Fourthly, the as-built SAP analysis picked up significant variations upwards in U-values (i.e. greater rates of heat loss than intended), in particular for floors and ceilings. Julio cited issues of construction practice and quality control in this regard. Although as-built SAP predictions take such variations into account, this is inevitably predicated on certain assumptions as to occupants’ use of comfort controls. If higher as-built U-values are coupled with higher settings on thermostats, the implications for the gap between ‘benchmark’ SAP prediction and reality (identifiable via gas meters, where normal boilers are used) become more severe. On the other hand the variations between design baselines for air leakage and measured as-built values were quite modest, with many better than intended. The design intention in the first four plots changed from MVHR (2.18 m3/h.m2) to intermittent extract with acceptable values above the regulatory value of 3.0 m3/h.m2 – varying from 3.07 to 3.59. Of the remaining 23 cases, 18 (78%) were below the design baseline (mean -0.22 m3/h.m2) and 5 (22%) were above (mean +0.84 m3/h.m2). The lowest measured value was for the Passivhaus (Plot 18), where the design baseline was 0.6 and the measured value 0.53 m3/h.m2. Of course, at such low rates of permeability the efficacy of the MVHR system, always paramount, taken together with occupants’ habits with respect to opening windows and doors, becomes very critical for performance.

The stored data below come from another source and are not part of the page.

File: flow/design.v
module instruction_memory
    #(parameter MEMORY_SIZE = 128)
    (
        output reg [31:0] ReadData,
        input             RESET, CLK,
        input      [31:0] Address
    );
    reg [7:0] MEMORY[MEMORY_SIZE-1:0];
    integer i;
    always @(posedge RESET) begin
        if (RESET) begin
    MEMORY[0]  <= 8'b00000000;  
    MEMORY[1]  <= 8'b00000000;  
    MEMORY[2]  <= 8'b00000000;  
    MEMORY[3]  <= 8'b10010011;  
    MEMORY[4]  <= 8'b00000000;  
    MEMORY[5]  <= 8'b00010000;  
    MEMORY[6]  <= 8'b00000001;  
    MEMORY[7]  <= 8'b00010011;  
    MEMORY[8]  <= 8'b00000011;  
    MEMORY[9]  <= 8'b01110000;  
    MEMORY[10] <= 8'b00000010;  
    MEMORY[11] <= 8'b10010011;  
    MEMORY[12] <= 8'b00000000;  
    MEMORY[13] <= 8'b00100000;  
    MEMORY[14] <= 8'b10000001;  
    MEMORY[15] <= 8'b10110011;  
    MEMORY[16] <= 8'b00000000;  
    MEMORY[17] <= 8'b00000001;  
    MEMORY[18] <= 8'b00000000;  
    MEMORY[19] <= 8'b10010011;  
    MEMORY[20] <= 8'b00000000;  
    MEMORY[21] <= 8'b00000001;  
    MEMORY[22] <= 8'b10000001;  
    MEMORY[23] <= 8'b00010011;  
    MEMORY[24] <= 8'b11111110;  
    MEMORY[25] <= 8'b01010001;  
    MEMORY[26] <= 8'b10011010;  
    MEMORY[27] <= 8'b11100011;  
				for (i = 28; i < MEMORY_SIZE; i = i + 1) 
							MEMORY[i] <= 8'b00000000;
				end
    end
    always @(*) begin
        ReadData = {
            MEMORY[Address],
            MEMORY[Address + 1],
            MEMORY[Address + 2],
            MEMORY[Address + 3]
        };
    end
endmodule
File: flow/run.sh
#!/bin/bash
# OpenROAD 26Q1-2900-gdf79404cd8, Yosys 0.63+post, stock flow scripts
make -C /OpenROAD-flow-scripts/flow DESIGN_CONFIG=/design/flow/config.mk WORK_HOME=/design/flow/orfs finish
File: flow/config.mk
export PLATFORM = sky130hd
export DESIGN_NAME = instruction_memory
export DESIGN_NICKNAME = instruction_memory
export VERILOG_FILES = /design/flow/design.v
export SDC_FILE = /design/flow/constraint.sdc
export NUM_CORES = 4
export LEC_CHECK = 1
export CORE_AREA = 10 10 98 98
export DIE_AREA = 0 0 108 108
File: flow/constraint.sdc
current_design instruction_memory

set clk_period 4.9
set clk_io_pct 0.2

create_clock -name clk0 -period $clk_period [get_ports {RESET}]

set non_clock_inputs [all_inputs -no_clocks]
set_input_delay [expr $clk_period * $clk_io_pct] -clock clk0 $non_clock_inputs
set_output_delay [expr $clk_period * $clk_io_pct] -clock clk0 [all_outputs]
==> qor.yml <==
global_route:
  grt_pass1_vias: 1780
  grt_pass1_wl_um: 9170
  grt.total_usage_pct: 9.328
  grt_max_degree: 38
  antenna_found_initial: 0
  grt_overflow: 0
power_and_ir_drop:
  seqPwrFrac_pct: 0
  p_leak_uw: 0.0006944
  p_switching_uw: 96.16
  p_clk_share_pct: 0
  ir_drop_mv: 0.02436
  p_sw_share_pct: 55.78
  powerDensity_nw_per_um2: 84.95
  internal_power_uw: 76.25
  power_frac_comb_pct: 100.0
layout:
  final_layout_size_suffix_gt1_share_pct: 12.19
  syn_to_final_growth_pct: 37.34
  finalInstanceArea_sq_um: 2029
  flop_area_sq_um: 0
  post-route-util_pct: 26.54
  n_clock_buffer: 0
  flops: 0
final_timing:
  slew_headroom_pct: 62.14
  finalHoldViolCount: 0
  rsz0062_at_grt: "false"
  finalCriticalPeriod_ns: 4.698
  hold-worst-slack_ns: 3.263
  finalCritPeriodShare_pct: 95.88
  max_clock_freq_mhz: 212.9
  tightest_slew_ns: 0.5679
  finalSetupViolCount: 0
  tns_ns: 0
  finalMaxSlewViolations: 0
run_status:
  outcome: "complete, no violations"
yosys:
  common_cells: "30 x nand2_1, 30 x nor2_1, 21 x o21ai_0"
  avgSynthCellArea_sq_um: 6.056
  synth_cells: 244
  ys.warnings.count: 2
  yosysTopAreaCell: "xnor2_1"
  ys_types: 59
  syn_area_sq_um: 1478
  top_area_share_pct: 7.705
  yosysSeqAreaShare_pct: 0
  area_leaders: "xnor2_1 7.7%, nand2_1 7.6%, nor2_1 7.6%"
  ys_cells: 244
  ys_area_sq_um: 1478
route:
  num_vias: 1984
  drtIter0Drc: 198
  wl_per_cell_um: 14.87
  ant_nets: 0
  antenna-diode-count: 0
  drtPass1Iterations: 4
  vias_per_cell: 5.207
  routed_wirelength_um: 5666
  route.detailed.drc: 0
placement:
  port_buffers: 39
  placed_area_sq_um: 2028
  hpwl_um: 4389
  place.gp.congestion: 0.9375
setup_path:
  cp_slowest_stage_delay_ns: 0.51
  critPathMaxFanout: 37
  slowest_stage: "clkdlybuf4s50_1"
  path_cells: "clkdlybuf4s50_1, buf_4, o211a_1, xnor2_1, or3_1, o221ai_2, o21ai_1, o221ai_2, clkdlybuf4s50_1"
  path_buffers: 3
  critPathCaptureType: "output pin"
  cp_top_family: "buffers and inverters"
  critical_path_arrival_ns: 3.72
  critPathLaunchType: "input pin"
  cp.required_ns: 3.92
  crit_type: "in -> out"
die:
  rows: 32
  fp_util_pct: 19.32
  die_y_um: 108
  fp.dieW_um: 108
  core-area_sq_um: 7647
  num_io_pins: 66
  chipArea_sq_um: 11660
worst_hold_path:
  hp-class: "in -> out"
flow_run:
  drv_cap: 0
  warnings: 55
clock_tree:
  post_cts_buffers: 0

The IAQ analysis in

Julio’s second report will indeed be interesting. Last but not least, despite all the vagaries of predicted versus measured performance, the social surveys had found a high level of satisfaction among the occupants in terms of comfort, convenience and so forth. This is important, and one has to bear in mind that some occupants may need higher than average temperatures for their comfort or may value fresher air quality indoors than the minimum required for health. This is life! Many thanks to Julio for his valuable insights – both during his February 2014 talk, with a very engaged audience, and subsequently by email.As postscript, Peter Barrow of Solar Century, and present at the seminar, gave a very brief presentation regarding the use of PV roofing tiles (Plots 19-21, Block 7). Quoting from the report: “A solar system of 32 x 90Wp Solesia Modern PV tiles was installed on the roof. This system gave an installed capacity of 2.88 kWp, covering an area of 17m2. The expected first year electrical generation for this system was 2,472 kWh. The recorded metered electricity generated for August 2012 was 280 kWh. The total amount of global irradiation on this system over the month of August (17m2) was 1,989 kWh; giving a system efficiency of 14% which is realistic taking into account system and PV module losses.” So that is quite a satisfactory picture, and should at least go some way to offset the increase in consumption relative to the SAP regulated energy prediction for Plot 19!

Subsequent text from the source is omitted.